In early 2017, the University of Michigan P4A research hub published an article in Health Affairs regarding one of their projects focused on social impact bonds, also known as “Pay for Success” (PFS) programs. These programs use private capital to finance prevention programs that help a government reduce public expenditures or achieve greater value.
The interdisciplinary team, led by Paula Lantz and including Sara Rosenbaum, Leighton Ku, and Samantha Iovan, conducted a landscape analysis of the first 11 PFS programs to launch in the U.S., all of which are focused on key social determinants of health. The research team sought to examine the potential of and challenges for PFS as a public-private partnership strategy to improve population health and health equity.
In September 2018, the research hub published an article in the American Journal of Public Health, building on their previous analysis to include data on all launched projects across the globe through 2017. Researchers Samantha Iovan, Paula Lantz, and Shoshana Shapiro analyzed each of the interventions delivered by the 82 launched PFS projects to demonstrate their impact on the social determinants of health.
The research team identified four key challenges to using the Pay for Success model to improve health:
- A strong evidence base for effectiveness is lacking for a number of PFS interventions.
- Many preventative interventions aimed at upstream social determinants of health do not save money, or the savings don’t materialize for many years.
- In some cases, the governmental entity supporting the intervention sees little or no economic benefit (also known as the “wrong pockets” problem).
- Medicaid law restricts the ways in which federal matching funds can be made available to states to make payouts to PFS investors.
To tackle these challenges and reduce barriers to using the PFS model to target the social determinants of health, the research team proposes a series of recommendations, outlined in detail in the Health Affairs paper.
The team’s most recent findings show that, globally, all 82 PFS projects have implemented interventions that address the structural and intermediary determinants of health, as outlined by the World Health Organization Commission on Social Determinants of Health conceptual framework. Most interventions delivered via PFS address intermediary determinants, such as housing, behavioral risk factors, psychosocial factors, and health care. The remaining interventions address structural factors, such as employment, education, and income.

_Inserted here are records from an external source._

### config.mk
export PLATFORM = sky130hd
export DESIGN_NAME = hdr_seek_top
export DESIGN_NICKNAME = d
export VERILOG_FILES = /design/src/rtl/hdr_seek_pkg.sv /design/src/rtl/hdr_msf_inc.sv /design/src/rtl/hdr_msf_cmp.sv /design/src/rtl/hdr_seek_top.sv
export SDC_FILE = /design/constraint.sdc
export NUM_CORES = 1
export LEC_CHECK = 0
export ABC_AREA = 0
export BUFFER_PORTS_ARGS = -buffer_cell sky130_fd_sc_hd__buf_4
export CAP_MARGIN = 20
export CORE_MARGIN = 2
export CORE_UTILIZATION = 60
export CTS_BUF_LIST = sky130_fd_sc_hd__clkbuf_4
export DETAILED_ROUTE_END_ITERATION = 6
export HOLD_SLACK_MARGIN = 0.05
export PLACE_DENSITY = 0.82
export SLEW_MARGIN = 20
export SYNTH_ARGS = -nofsm -noshare
export SYNTH_HDL_FRONTEND = slang
export SYNTH_SLANG_ARGS = --single-unit
### constraint.sdc
create_clock -name clk -period 3.25 [get_ports clk]
set_input_delay 0.325 -clock clk [delete_from_list [all_inputs] [get_ports clk]]
set_output_delay 0.325 -clock clk [all_outputs]
set_load 0.02 [all_outputs]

Implications for Policy and Practice
The PFS model may prove to be a valuable tool for increasing critical investments in effective health and wellness interventions. The public-private nature of the approach can encourage important ties between the business community, investment groups, philanthropy, and public agencies and service systems; and stimulate innovative changes in the financing and delivery of sustainable, community-driven solutions.
However, for PFS programs to be successful in promoting population health and health equity, policymakers will need to resolve ongoing challenges related to the evidence base for experimentation, payouts to investors, the “wrong pocket” problem, and legal constraints to using federal Medicaid funds as an investor payout source.
Ultimately, while PFS continues to demonstrate an ability to address population health issues, we won’t know the true impact of PFS on health outcomes for many years. Still, the resources and attention PFS directs toward upstream prevention interventions that target social determinants of health is promising. Making projects more transparent will allow policymakers and practitioners to better observe the true impact of PFS on population health.